Some little bird is out there signing triplets. peeya peeya peeya pi pi pi. I tried to capture the sound with my handy, dandy bird call identifier app and it tells me I’m listening to a starling or perhaps a nuthatch. In the time it’s taken to type that, he’s gone.
A fresh pot of coffee from a cup with a stupid slogan on it. This isn’t a cup anyone I know bought. It’s a remnant I suspect from an earlier tenant. A new bird’s on the scene. She sputters off two upward calls and then a spray of eight staccato tweet-thrusts. I’m gonna head out there and dump some seeds on the lawn. As I often do, I imagine them looking down up on me incredulous: “Here he comes again. I know. He’s just throwing seed around. He’s an idiot but he’s our idiot. peeya peeya peeya pi pi pi."

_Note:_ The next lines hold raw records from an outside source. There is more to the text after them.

<file path="src/rtl/multiplicador_pkg.sv">
// Shared control-word encoding for the shift-add multiplier.
// The controller and the three universal register instances import the same constants.
package multiplicador_pkg;

    typedef logic [3:0] ctrl_word_t;

    localparam ctrl_word_t CTRL_HOLD  = 4'b0000;
    localparam ctrl_word_t CTRL_ADD   = 4'b1000;
    localparam ctrl_word_t CTRL_SHIFT = 4'b0100;
    localparam ctrl_word_t CTRL_DECR  = 4'b0010;
    localparam ctrl_word_t CTRL_LOAD  = 4'b0001;

endpackage

</file>
<file path="src/rtl/multiplicador_control.sv">
// Moore controller for the shift-add multiplier: sequences Load / Add / Shift-Decrement,
// owns the carry flip-flop E and cross-checks P's zero flag against its own iteration count.
module multiplicador_control
    import multiplicador_pkg::*;
#(
    parameter int ANCHO = 8,
    parameter int CNT_W = $clog2(ANCHO + 1)
) (
    input  logic       clk,
    input  logic       rst,
    input  logic       start,
    input  logic       q0,
    input  logic       p_zero,
    input  logic       sum_carry,
    output logic [3:0] ctrl_a,
    output logic [3:0] ctrl_q,
    output logic [3:0] ctrl_p,
    output logic       e_bit,
    output logic       busy,
    output logic       done,
    output logic       err
);

    localparam logic [2:0] S_IDLE  = 3'd0;
    localparam logic [2:0] S_LOAD  = 3'd1;
    localparam logic [2:0] S_EVAL  = 3'd2;
    localparam logic [2:0] S_ADD   = 3'd3;
    localparam logic [2:0] S_SHIFT = 3'd4;
    localparam logic [2:0] S_CHECK = 3'd5;
    localparam logic [2:0] S_DONE  = 3'd6;

    localparam logic [CNT_W-1:0] ANCHO_CNT = CNT_W'(ANCHO);

    logic [2:0]       state_r;
    logic [2:0]       state_s;
    logic [CNT_W-1:0] count_r;
    logic [CNT_W-1:0] count_s;
    logic             e_r;
    logic             e_s;
    logic             err_r;
    logic             err_s;
    logic             count_full_s;

    ctrl_word_t ctrl_a_r;
    ctrl_word_t ctrl_q_r;
    ctrl_word_t ctrl_p_r;
    ctrl_word_t ctrl_a_s;
    ctrl_word_t ctrl_q_s;
    ctrl_word_t ctrl_p_s;
    logic       busy_r;
    logic       busy_s;
    logic       done_r;
    logic       done_s;

    assign count_full_s = (count_r == ANCHO_CNT);

    // Next state; CHECK also terminates when the count says P should already be zero.
    always_comb begin
        state_s = S_IDLE;
        case (state_r)
            S_IDLE: begin
                if (start) begin
                    state_s = S_LOAD;
                end else begin
                    state_s = S_IDLE;
                end
            end
            S_LOAD:  state_s = S_EVAL;
            S_EVAL: begin
                if (q0) begin
                    state_s = S_ADD;
                end else begin
                    state_s = S_SHIFT;
                end
            end
            S_ADD:   state_s = S_SHIFT;
            S_SHIFT: state_s = S_CHECK;
            S_CHECK: begin
                if (p_zero || count_full_s) begin
                    state_s = S_DONE;
                end else begin
                    state_s = S_EVAL;
                end
            end
            S_DONE:  state_s = S_IDLE;
            default: state_s = S_IDLE;
        endcase
    end

    // Carry flip-flop, iteration count and sticky mismatch flag.
    always_comb begin
        e_s     = e_r;
        count_s = count_r;
        err_s   = err_r;
        case (state_r)
            S_LOAD: begin
                e_s     = 1'b0;
                count_s = {CNT_W{1'b0}};
                err_s   = 1'b0;
            end
            S_ADD: begin
                e_s = sum_carry;
            end
            S_SHIFT: begin
                e_s     = 1'b0;
                count_s = count_r + {{(CNT_W-1){1'b0}}, 1'b1};
            end
            S_CHECK: begin
                if (p_zero != count_full_s) begin
                    err_s = 1'b1;
                end else begin
                    err_s = err_r;
                end
            end
            default: begin
                e_s     = e_r;
                count_s = count_r;
                err_s   = err_r;
            end
        endcase
    end

    // Output decode of the upcoming state so the registered outputs track the state register.
    always_comb begin
        ctrl_a_s = CTRL_HOLD;
        ctrl_q_s = CTRL_HOLD;
        ctrl_p_s = CTRL_HOLD;
        busy_s   = 1'b0;
        done_s   = 1'b0;
        case (state_s)
            S_LOAD: begin
                ctrl_a_s = CTRL_LOAD;
                ctrl_q_s = CTRL_LOAD;
                ctrl_p_s = CTRL_LOAD;
                busy_s   = 1'b1;
            end
            S_EVAL: begin
                busy_s = 1'b1;
            end
            S_ADD: begin
                ctrl_a_s = CTRL_ADD;
                busy_s   = 1'b1;
            end
            S_SHIFT: begin
                ctrl_a_s = CTRL_SHIFT;
                ctrl_q_s = CTRL_SHIFT;
                ctrl_p_s = CTRL_DECR;
                busy_s   = 1'b1;
            end
            S_CHECK: begin
                busy_s = 1'b1;
            end
            S_DONE: begin
                done_s = 1'b1;
            end
            default: begin
                busy_s = 1'b0;
                done_s = 1'b0;
            end
        endcase
    end

    // State and datapath-control registers with synchronous active-low reset.
    always_ff @(posedge clk) begin
        if (!rst) begin
            state_r  <= S_IDLE;
            count_r  <= {CNT_W{1'b0}};
            e_r      <= 1'b0;
            err_r    <= 1'b0;
            ctrl_a_r <= CTRL_HOLD;
            ctrl_q_r <= CTRL_HOLD;
            ctrl_p_r <= CTRL_HOLD;
            busy_r   <= 1'b0;
            done_r   <= 1'b0;
        end else begin
            state_r  <= state_s;
            count_r  <= count_s;
            e_r      <= e_s;
            err_r    <= err_s;
            ctrl_a_r <= ctrl_a_s;
            ctrl_q_r <= ctrl_q_s;
            ctrl_p_r <= ctrl_p_s;
            busy_r   <= busy_s;
            done_r   <= done_s;
        end
    end

    assign ctrl_a = ctrl_a_r;
    assign ctrl_q = ctrl_q_r;
    assign ctrl_p = ctrl_p_r;
    assign e_bit  = e_r;
    assign busy   = busy_r;
    assign done   = done_r;
    assign err    = err_r;

endmodule

</file>
<file path="config.mk">
export PLATFORM = sky130hd
export DESIGN_NAME = multiplicador_control
export DESIGN_NICKNAME = d
export VERILOG_FILES = /design/src/rtl/multiplicador_pkg.sv /design/src/rtl/multiplicador_control.sv
export SDC_FILE = /design/constraint.sdc
export NUM_CORES = 1
export LEC_CHECK = 0
export BUFFER_PORTS_ARGS = -buffer_cell sky130_fd_sc_hd__buf_4
export CAP_MARGIN = 30
export CORE_MARGIN = 5
export CORE_UTILIZATION = 54
export CTS_CLUSTER_DIAMETER = 100
export DETAILED_ROUTE_END_ITERATION = 7
export PLACE_DENSITY_LB_ADDON = 0.3
export SYNTH_ARGS = -nofsm -noshare
export SYNTH_HDL_FRONTEND = slang
export SYNTH_SLANG_ARGS = --single-unit
</file>
<file path="constraint.sdc">
create_clock -name clk -period 4.08 [get_ports clk]
set_clock_uncertainty 0.15 [all_clocks]
set_input_delay 0.816 -clock clk [delete_from_list [all_inputs] [get_ports clk]]
set_output_delay 0.816 -clock clk [all_outputs]
set_load 0.03 [all_outputs]
</file>
# Word-level counts from Yosys, hierarchy flattened
# Index checks and enable logic that the tools add are counted.
[classes] reduce_logical=8 n_eq_ne=14 add_sub_neg=1 mux=13
[ops] op="one-hot mux 3 bit (6 select lines)" n=1
[ops] op="equality test 3 bit, second input constant" n=5
[ops] op="equality test 3 x 2 -> 1 bit, second input constant" n=4
[ops] op="one-hot mux 4 bit (3 select lines)" n=1
[ops] op="one-hot mux 4 bit (2 select lines)" n=1
[ops] op="equality test 3 x 1 -> 1 bit, second input constant" n=2
[ops] op="two-way mux 3 bit" n=2
[ops] op="one-hot mux 3 bit (2 select lines)" n=1
[ops] op="nonzero test 2 bit" n=3
[ops] op="OR reduction 5 bit" n=1
[ops] op="adder 4 x 1 -> 4 bit, second input constant" n=1
[ops] op="equality test 4 bit, second input constant" n=1
[ops] op="two-way mux 1 bit" n=4
[ops] op="one-hot mux 1 bit (2 select lines)" n=2
[ops] op="one-hot mux 2 bit (2 select lines)" n=1
[ops] op="zero test 3 bit" n=1
[ops] op="!= test 2 bit, second input constant" n=1
[ops] op="AND reduction 2 bit" n=1
[ops] op="OR reduction 2 bit" n=1
[ops] op="logical OR 1 bit" n=1
[ops] op="!= test 1 bit" n=1
[word_totals] wordCells=45 register_bits=23 inputBits=6

# Logic depth before layout (Yosys ltp)
# Gate-level depths: netlist of the first run.
[depth] word_depth=7 mapped_depth=7 mapped_depth_nobuf=7

# Least setup slack after synthesis of the first run
# Ideal clock, no wire load.
[synth_timing] path_kind="input -> register" startpoint="in p_zero" endpoint="reg ctrl_a_r[2] (netlist: ctrl_a[2])" n_path_buf=0 t_arrival_ns=1.468 path_slack_ns=2.370 required_time_ns=3.838 setup_ns=0.092 cell_stages=5 cell_sequence="inv_1 ha_1 a21boi_2 a22oi_2 nor4_1"
[synth_via] elab_chain_len=5 word_cells_on_any_way=7
[synth_rtl] item="start, declared" line="multiplicador_control.sv:13" text="input logic p_zero,"
[synth_rtl] item="logical OR 1 bit (*)" line="multiplicador_control.sv:79" text="if (p_zero || count_full_s) begin"
[synth_rtl] item="two-way mux 3 bit (*)" line="multiplicador_control.sv:79"
[synth_rtl] item="one-hot mux 3 bit (6 select lines) (*)" line="multiplicador_control.sv:60" text="case (state_r)"
[synth_rtl] item="equality test 3 bit, or another cell as far along" line="multiplicador_control.sv:130" text="case (state_s)"
[synth_rtl] item="one-hot mux 4 bit (3 select lines) (*)" line="multiplicador_control.sv:130"
[synth_rtl] item="end signal, assigned" line="multiplicador_control.sv:180" text="ctrl_a_r <= ctrl_a_s;"
[synth_rtl] item="end, declared" line="multiplicador_control.sv:44" text="ctrl_word_t ctrl_a_r;"
# Mark *: on every way between the ends. The rest lies on a longest branch, timed or not.
# A chain may end at the register's enable or synchronous reset.

# Final worst setup path of the first run
[layout_timing] startpoint="reg e_r (netlist: e_bit)" endpoint="out e_bit"
[layout_lines] item="start, declared" line="multiplicador_control.sv:38" text="logic e_r;"
[layout_lines] item="start signal, assigned" line="multiplicador_control.sv:178" text="e_r <= e_s;"
[layout_lines] item="end, declared" line="multiplicador_control.sv:18" text="output logic e_bit,"
# No word-level cell between the ends.

==> results of run 1 <==
-- worst max-delay path by stage --
stage | depth (start not counted) | to | from
final | 1 | e_bit | e_bit
after global routing | 1 | e_bit | e_bit
after global placement | 6 | ctrl_q[2] | p_zero
after floorplan | 5 | ctrl_a[2] | p_zero
after CTS | 1 | e_bit | e_bit
after detailed placement | 6 | ctrl_a[2] | p_zero
-- power by group --
| part | total, mW | leakage, nW | internal (mW) | switching (mW) |
|---|---|---|---|---|
| clock | 0.0830 | 0.0138 | 0.0344 | 0.0487 |
| combinational | 0.0566 | 0.233 | 0.0226 | 0.0340 |
| sequential | 0.177 | 0.130 | 0.163 | 0.0137 |
-- worst register-to-register path: cells and delay by family, from the launching register on --
family                     cells  cell delay [ns]
DFF                            1             0.43
adders and majority gates      2             0.38
AOI/OAI and AO/OA              2             0.35
and+or+nand+nor                2             0.17
buffers and inverters          1             0.09
-- through the flow --
step | std cells | instance area [um2] | total power [mW] | util | setup WS [ns]
floorplan | 99 | 847 | 0.226 | - | 2.37
global placement | 119 | 898 | 0.235 | 0.603 | 2.23
detailed placement | 119 | 898 | 0.237 | 0.603 | 2.17
CTS | 122 | 921 | 0.317 | 0.618 | 2.30
global route | 122 | 921 | 0.334 | 0.618 | 2.26
finish | 122 | 921 | 0.316 | 0.618 | 2.29
-- area by class of cell --
type,count,share of cell area
clock buffer,3,0.0245
multi-input combinational,65,0.451
inverter,6,0.0245
sequential,16,0.348
timing repair buffer,16,0.130
tap,16,0.0217
-- registers in the layout, indices dropped and copies added, names as in the netlist --
signal,count
ctrl_q,2
busy,1
done,1
ctrl_a,3
e_bit,1
state_r,3
err,1
count_r,4
-- cells by family (layout without fill, tap and decap cells) --
logic type / count (synthesis) / after routing / share of synthesized area
compound gates: 23 / 23 / 0.174
xor+xnor: 1 / 1 / 0.0105
fa+ha+maj: 3 / 3 / 0.0451
buf+inv: 18 / 25 / 0.134
flops: 16 / 16 / 0.385
other cells: 1 / 5 / 0.00451
simple gates: 33 / 33 / 0.247
-- cell usage after synthesis (2+ instances only) --
cell / number
nor2b_1: 2
buf_4: 9
o21ai_0: 7
o21a_1: 3
dfxtp_1: 16
nand2b_1: 4
nor3_1: 2
nor2_1: 7
nand2_1: 3
nand3b_1: 3
ha_1: 3
buf_2: 2
inv_1: 6
nor4b_2: 2
nor4_1: 4
a21oi_1: 8
-- routing by layer --
metal / up-vias / share of wire / GRT usage
met5: - / 0 / 0
met2: 16 / 0.48 / 0.223
met4: 0 / 0.021 / 0.0762
met1: 302 / 0.44 / 0.171
met3: 5 / 0.062 / 0.0489
li1: 336 / - / -
==> reports/qor.yml, run 1 <==
critical_path:
  cp-start-kind: "register"
  reg2regPathDepth: 7
  end_kind: "output pin"
  crit_arrival_ns: 0.82
  critPathSlowestCell: "dfxtp_1"
  reg2reg_to: "ctrl_a[2]"
  cp.buffers_inverters: 1
  rrSetupSlack_ns: 2.40
  cp_slowest_stage_delay_ns: 0.36
  critPathMaxFanout: 3
  path_cells: "buf_4"
  criticalPathCategory: "register to output pin"
  path_delay_family: "flip-flops"
  cp.required_ns: 3.11
  r2r_start: "count_r[0]"
layout:
  multi_input_area_um2: 415
  num-nets-final: 117
  syn2layout_area_growth_pct: 10.7
  layout_common_cells: "dfxtp_1 (16), buf_4 (16), a21oi_1 (8)"
  n_antenna_cell: 0
  regArea_um2: 320
  fillers: 133
  drive_gt1_frac: 0.217
pwr:
  p_per_area_nw_per_um2: 344
  power_leakage_nw: 0.377
  ir_drop_uv: 209
global_routing:
  grt_max_degree: 22
  grt_pass1_wl_mm: 2.79
  grt_pass1_vias: 666
  gr-usage-all-layers: 0.143
  overflow: 0
  antenna_found_initial: 0
timing:
  setup_tns_ns: 0
  tightest_slew_ns: 0.749
  fin_crit_sh: 0.438
  worst_hold_slack_ns: 0.339
  relSlewSlack: 0.500
  slew_viol_final: 0
  rsz0062_at_grt: "false"
  hold_viol_final: 0
  max_freq_mhz: 560
  finalCriticalPeriod_ns: 1.79
  setup_viol: 0
floorplanning:
  fp.coreArea_um2: 1490
  start_util: 0.559
  rows: 14
  die_w_um: 49.3
  die_height_um: 49.3
  ios: 22
  dieArea_um2: 2430
clocking:
  cts.sinks: 16
  clock_latency_ns: 0.29
  clk_pin_slew_ns: 0.09
  cts-hold-fix-buffers: 0
  cts_setup_buffers: 0
  cts_root_buf: "clkbuf_4"
  cts_tree: "yes"
  clockBufferDepth: 2
  cts_resized: 0
  htreeDepth: 1
  cts_made_buffers: 3
worst_hold_path:
  holdPathStages: 2
  hold_end: "err"
  hp-start: "err"
  hp-class: "register to register"
placed_design:
  hpwl_mm: 1.14
  io_buffer_count: 16
  globalplace.congestion: 0.758
run_status:
  status: "finished, final reports clean"
synthesis:
  synth_ff_type: "dfxtp_1"
  synth_area_leader_cell: "dfxtp_1"
  async_flop_share: 0
  yosysSeqAreaShare: 0.385
  synth.top_cell.area_share: 0.385
  synth_area_per_cell_um2: 8.76
  ys_top_cells_by_area: "dfxtp_1 (38%), buf_4 (8.1%), a21oi_1 (4.8%)"
  ys_ff_latch: 16
  netlist_instances: 95
  synth_cell_types: 30
  ys_warn_count: 0
  synth_area_um2: 832
  synth-edff-count: 0
route:
  drt-total-wl_mm: 1.59
  drtIter0Drc: 16
  vias: 659
  dr.pass1.iters: 4
  via_per_inst: 5.40
  final_antenna_net_count: 0
  remaining_drc_errors: 0
  wire_per_inst_um: 13.0
job:
  drv_cap: 0
Power figures use the tool's default switching activity.
==> run 2: changes to the inputs <==
- CORE_UTILIZATION: 54 -> 45
- clock period: 4.08 -> 1.55 ns (I/O delays scaled with it)
==> run 2 against run 1 <==
Net effect: non-clock buffer count rose by 9; flip-flop and latch count did not move; first-iteration DRC count fell by 50%; design area rose by 13%; clock power rose to 3.3 times the previous value; cell count rose by 16%; worst setup slack got worse by 2.2 ns; sequential power rose to 2.5 times the previous value; via count rose by 9.4%; total power rose to 2.9 times the previous value; register-to-register slack got worse by 2.3 ns; highest routed layer is now met3.
==> reports/qor.yml, run 2 (same netlist as run 1, synthesis figures left out) <==
run_status:
  status: "finished, final reports clean"
critical_path:
  end_kind: "register"
  critPathMaxFanout: 4  # +1
  criticalPathCategory: "register to register"
  crit_arrival_ns: 1.49  # +0.67 ns
  cp.required_ns: 1.58  # -1.53 ns
  cp-start-kind: "register"
timing:
  hold_viol_final: 0  # unchanged
  max_freq_mhz: 681
  rsz0062_at_grt: "true"
  slew_viol_final: 0  # unchanged
  setup_tns_ns: 0  # unchanged
  finalCriticalPeriod_ns: 1.47
  fin_crit_sh: 0.947
  setup_viol: 0  # unchanged
layout:
  drive_gt1_frac: 0.353  # +0.136
  utilization: 0.598  # -0.0206
  top_register: "count_r"
  layout_common_cells: "buf_4 (25), dfxtp_1 (14), a21oi_1 (8)"
  num-nets-final: 126  # +7.7%
  largest_reg_flops: 4  # unchanged
  syn2layout_area_growth_pct: 25.4
  final_common_cell: "buf_4"
  n_antenna_cell: 0  # unchanged
  fin_cells: 141  # +16%
floorplanning:
  die_w_um: 53  # +7.6%
  ios: 22  # unchanged
  fp.coreArea_um2: 1750  # +17%
  rows: 15  # +1
  dieArea_um2: 2810  # +16%
  start_util: 0.477  # -0.0821
  die_height_um: 53  # +7.6%
global_routing:
  grt_pass1_vias: 657  # -1.4%
  overflow: 0  # unchanged
  grt_pass1_wl_mm: 2.86  # +2.2%
  antenna_found_initial: 0  # unchanged
  gr-usage-all-layers: 0.138  # -0.00541
  grt_max_degree: 14  # -36%
clocking:
  htreeDepth: 1  # unchanged
  cts_made_buffers: 3  # unchanged
  cts-hold-fix-buffers: 0  # unchanged
  cts.sinks: 16  # unchanged
  cts_tree: "yes"
  clockBufferDepth: 2  # unchanged
  clk_pin_slew_ns: 0.09  # about the same
  clock_latency_ns: 0.29  # about the same
  cts_root_buf: "clkbuf_4"
route:
  drt-total-wl_mm: 1.75  # +10%
  remaining_drc_errors: 0  # unchanged
  dr.pass1.iters: 4  # unchanged
  vias: 721  # +9.4%
  drtIter0Drc: 8  # -8
  via_per_inst: 5.11  # -5.3%
  wire_per_inst_um: 12.4  # -4.8%
  final_antenna_net_count: 0  # unchanged
pwr:
  p_per_area_nw_per_um2: 874  # +150%
  ir_drop_uv: 640  # +210%
  power_leakage_nw: 0.435  # +15%
placed_design:
  place_inst: 136  # +14%
  io_buffer_count: 16  # unchanged
  hpwl_mm: 1.29  # +14%
  globalplace.congestion: 0.829  # +9.4%
worst_hold_path:
  hp-class: "primary input to register"
job:
  drv_cap: 0  # unchanged
[run 2: cell types whose count changed in the layout (fill, tap and decap cells not counted), moves of 2 or more]
cell / before / now
dfxtp_1: 16 / 14
nor4_2: 0 / 2
inv_2: 0 / 2
buf_4: 16 / 25
nor4_1: 4 / 2
ha_1: 3 / 1
inv_1: 6 / 4
dfxtp_2: 0 / 2
[run 2: metrics by stage]
step	setup slack (ns)	cell area (um2)	power, mW	hold WS, ns
after floorplan	0.0653	847	0.595	0.277
after global placement	0.0687	970	0.635	0.307
after detailed placement	0.0174	970	0.638	0.316
after CTS	0.0419	1010	0.912	0.135
after global routing	-0.0241	1040	0.958	0.136
final	0.0821	1040	0.913	0.137
[run 2: worst paths after layout]
check	startpoint	endpoint	slack [ns]	cells past startpoint
setup reg to reg	count_r[0]	done	0.08	7
hold / removal	rst	count_r[0]	0.14	2
hold reg to reg	e_bit	e_bit	0.32	2
setup / recovery	count_r[0]	done	0.08	7
[run 2: where the power goes]
group	internal [mW]	total [mW]	switching, mW
clock network	0.143	0.274	0.131
registers	0.429	0.450	0.0201
logic	0.0753	0.189	0.113
total	0.648	0.913	0.265
[run 2: per-layer routing]
metal  track usage  vias up  wire (um)
met5             0        -          0
li1              -      360          -
met3        0.0563        0        149
met4        0.0255        0          0
met1         0.154      335        691
met2         0.246       26        909
[run 2: what timing repair did]
action,CTS,global route
pin swaps,2,3
setup buffers,0,1
resized for setup,0,9
endpoints found under the setup margin,2,5
[run 2: area by class of cell]
type	count	area (um2)
Inverter	6	22.5
Clock buffer	4	36.3
Fill cell	160	702
Sequential cell	16	323
Tap cell	25	31.3
Timing Repair Buffer	25	188
Multi-Input combinational cell	65	443
[run 2: critical path: stages (launching register included)]
cell	delay [ns]
dfxtp_2	0.34
inv_2	0.05
ha_4	0.15
nand3b_1	0.08
ha_2	0.19
a21boi_2	0.06
a22oi_2	0.27
nor3_1	0.08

My younger daughter’s vacation just got extended by a week. The older one was told Spring Break would extend till mid-April. And just like that, we’ll all be a foursome again for an extended period of time. We will need to buy puzzles and monopoly sets and a deck of cards and more, I’m sure, as we ain’t going nowhere. Stranger perhaps than for many people watching this virus unfold as a bicultural U.S. – China family. As the terror over there was very personal and commanded all of our attention where it was perhaps only of peripheral interest to most Americans and we could watch as it flared and receded in one place and built with uncertainty here now as well. The unknown, the unpredictable is America’s broth just now, where Chinese have been told all is now well under control. The editorial in Today’s New York Times by Ian Johnson captures this sentiment nicely and stares coldly at America’s unwillingness to see learnings from how China handled matters.